La correcta formación y entrenamiento del personal es garantía de un trabajo bien hecho. Sin embargo, el futuro de las empresas depende en gran medida de lograr actualizar los conocimientos específicos de los individuos que componen su staff.
¿Cómo lograr conseguirlo?
Les propongo algunas claves.
Funcionar como un todo
Si consideramos que la empresa es un ser vivo no es factible pensar en su estancamiento. El ilustre científico Darwin apuntaba a que sólo los mejor dotados sobreviven y en el mercado global esta afirmación ha demostrado ser totalmente una verdad correcta. Las organizaciones se encuentran inmersas en un contexto ultra competitivo en el que el capital humano es vital y es el principal valor de la organización.
Por ende la correcta formación del personal es garantía de un trabajo bien hecho en el presente. Sin embargo el futuro depende en gran medida de lograr actualizar de forma paulatina los conocimientos específicos de los individuos que componen las organizaciones. Al invertir en formación estamos apostando por el enriquecimiento de la empresa como estructura. Y es que la asunción de nuevos retos en la organización sólo es posible aprovechando el potencial del personal y sumando a esa capacidad elementos indirectos que contribuyan a ello.
Los gestores de Recursos Humanos al ponerse como meta la integración, el funcionamiento orgánico de los distintos elementos como un todo y la utilización de herramientas de cohesión, asumen una labor difícil pero fructífera a medio plazo.
Lo contrario puede significar optar por la individualidad, la atomización y la implantación de rutinas de corte vertical que solo conllevan a una organización altamente volátil y deficiente.
Hasta hace un par de décadas se tenía fe ciega en la estructura “ordeno y mando”, hoy este modus operandi ha dado paso al binomio ‘”connsulto y decido”. Para los responsables del Capital Humano el cambio es radical y casi revolucionario, su opinión comienza a ser tenida en cuenta y es soporte de importantes decisiones que inciden y afectan a todos los equipos de una empresa.
El fin por ejemplo de la dictadura franquista supuso al tiempo la superación del modelo piramidal. Se ha entendido que la motivación depende de la capacidad de la cúpula directiva de hacer que cada individuo sienta que es parte real de la empresa. La fórmula “‘consulto y decido”’ acorta distancias entre los mandos medios, los directivos y su staff en conjunto permitiendo el establecimiento de fuertes lazos de unión y de colaboración.

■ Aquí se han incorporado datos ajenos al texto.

`config.mk`:
```
export PLATFORM = sky130hd
export DESIGN_NAME = instr_fetch
export DESIGN_NICKNAME = d
export VERILOG_FILES = /design/src/rtl/instr_fetch.sv
export SDC_FILE = /design/constraint.sdc
export NUM_CORES = 1
export LEC_CHECK = 0
export CAP_MARGIN = 20
export CORE_MARGIN = 1.5
export CORE_UTILIZATION = 53
export DETAILED_ROUTE_END_ITERATION = 8
export HOLD_SLACK_MARGIN = 0.06
export PLACE_DENSITY = 0.85
export SYNTH_ARGS = -nofsm -noshare
export SYNTH_HDL_FRONTEND = slang
export SYNTH_SLANG_ARGS = --single-unit
```
`constraint.sdc`:
```
create_clock -name clk -period 3.4 [get_ports clk]
set_clock_uncertainty 0.1 [all_clocks]
set_input_delay 0.51 -clock clk [delete_from_list [all_inputs] [get_ports clk]]
set_output_delay 0.51 -clock clk [all_outputs]
set_load 0.02 [all_outputs]
```
`src/rtl/instr_fetch.sv`:
```
// Instruction fetch unit: issues word reads over a req/ack handshake, owns the PC,
// applies jump/branch redirects and substitutes a NOP when memory fails to answer.
module instr_fetch #(
  parameter logic [31:0] RESET_PC  = 32'h0000_0000,
  parameter int unsigned TIMEOUT   = 16,
  parameter logic [31:0] NOP_INSTR = 32'h0000_0013
) (
  input  logic        clk,
  input  logic        rst,
  input  logic        fetch_stage,
  input  logic        pc_load,
  input  logic [31:0] pc_target,
  output logic        mem_req,
  output logic [31:0] mem_addr,
  input  logic [31:0] mem_rdata,
  input  logic        mem_ack,
  output logic [31:0] instr,
  output logic        instr_valid,
  output logic [31:0] pc,
  output logic [31:0] pc_plus4,
  output logic        fetch_err
);

  localparam logic [1:0] IDLE = 2'd0;
  localparam logic [1:0] REQ  = 2'd1;
  localparam logic [1:0] WAIT = 2'd2;
  localparam logic [1:0] DONE = 2'd3;

  // Counter value seen on the last permitted WAIT cycle.
  localparam logic [7:0] TIMEOUT_LAST = 8'(TIMEOUT - 1);

  logic [1:0]  state;
  logic [31:0] fetch_addr;
  logic [31:0] next_pc;
  logic [31:0] redir_addr;
  logic        redirect_pend;
  logic [7:0]  wait_cnt;
  logic        fetch_start;

  function automatic logic [31:0] word_align(input logic [31:0] addr);
    return {addr[31:2], 2'b00};
  endfunction

  function automatic logic [7:0] sat_inc(input logic [7:0] cnt);
    return (cnt == 8'hFF) ? cnt : cnt + 8'd1;
  endfunction

  assign fetch_start = (state == IDLE) && fetch_stage;

  always_ff @(posedge clk) begin
    if (!rst) begin
      state         <= IDLE;
      fetch_addr    <= RESET_PC;
      next_pc       <= RESET_PC;
      redir_addr    <= RESET_PC;
      redirect_pend <= 1'b0;
      wait_cnt      <= 8'd0;
      instr         <= NOP_INSTR;
      pc            <= RESET_PC;
      fetch_err     <= 1'b0;
    end else begin
      case (state)
        IDLE: begin
          if (fetch_stage) begin
            // A redirect arriving on this very cycle takes precedence over a stored one.
            if (pc_load)            fetch_addr <= word_align(pc_target);
            else if (redirect_pend) fetch_addr <= redir_addr;
            else                    fetch_addr <= next_pc;
            state <= REQ;
          end
        end
        REQ: begin
          wait_cnt <= 8'd0;
          state    <= WAIT;
        end
        WAIT: begin
          if (mem_ack) begin
            instr   <= mem_rdata;
            pc      <= fetch_addr;
            next_pc <= fetch_addr + 32'd4;
            state   <= DONE;
          end else if (wait_cnt >= TIMEOUT_LAST) begin
            instr     <= NOP_INSTR;
            pc        <= fetch_addr;
            next_pc   <= fetch_addr + 32'd4;
            fetch_err <= 1'b1;
            state     <= DONE;
          end else begin
            wait_cnt <= sat_inc(wait_cnt);
          end
        end
        DONE: state <= IDLE;
        default: state <= IDLE;
      endcase

      if (fetch_start) redirect_pend <= 1'b0;
      if (pc_load) begin
        if (pc_target[1:0] != 2'b00) fetch_err <= 1'b1;
        if (!fetch_start) begin
          redir_addr    <= word_align(pc_target);
          redirect_pend <= 1'b1;
        end
      end
    end
  end

  assign mem_req     = (state == REQ) || (state == WAIT);
  assign mem_addr    = fetch_addr;
  assign instr_valid = (state == DONE);
  assign pc_plus4    = pc + 32'd4;

endmodule

```
==> results of run 1 <==
state kept, by name (all words and copies together) (netlist names), 2 cells and up:
register    cells
redir_addr     30
pc             32
next_pc        30
instr          32
state           2
mem_addr       32
wait_cnt        8
cells in the final DEF, fill, tap and decap left out, types with 12 or more instances in the layout:
master           Yosys  final
dfxtp_1            168    167
inv_1               14     14
clkbuf_16            0     17
buf_4                7     23
a22oi_1             31     31
a211oi_1            14     14
a21oi_1            105    105
xnor2_1             25     25
clkdlybuf4s50_1      0    198
xor2_1              21     21
nand3_1             20     20
nor2_1              51     51
o21ai_0             52     52
nor3_1              20     20
nor4_1              14     12
mux2i_1             31     31
nand2_1            239    239
nand4_1             16     16
worst reg2reg max path: cells and delay by family, from the launching register on:
kind,cells,cell delay (ns)
and+or+nand+nor,3,1.38
DFF,1,0.30
adders and majority gates,1,0.25
buffers and inverters,1,0.18
AOI/OAI and AO/OA,1,0.16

Aquí el rendimiento guarda una relación directa con la motivación y esta última surge a partir de una serie de sensaciones y realidades. El compañerismo, la conciencia de grupo y el reconocimiento son tan importantes como el sueldo, el horario o los incentivos. Del total de elementos que entran en juego, algunos dependen directamente de los directivos y de los gestores de los recursos, esa es su responsabilidad y misión dentro de las organizaciones.
No me queda nada más que agregar que el compromiso, la proactividad y la colaboración solo se obtiene con tratar al capital humano adecuadamente, motivándolo, pagándole lo justo, dándole su verdadero reconocimiento, proveyéndole de las herramientas e información para su desarrollo y disponiendo de un adecuado horario de trabajo; con todo ello estaríamos siguiendo el caminos de las Empresas que sobresalen o que tienen éxito en la arena global.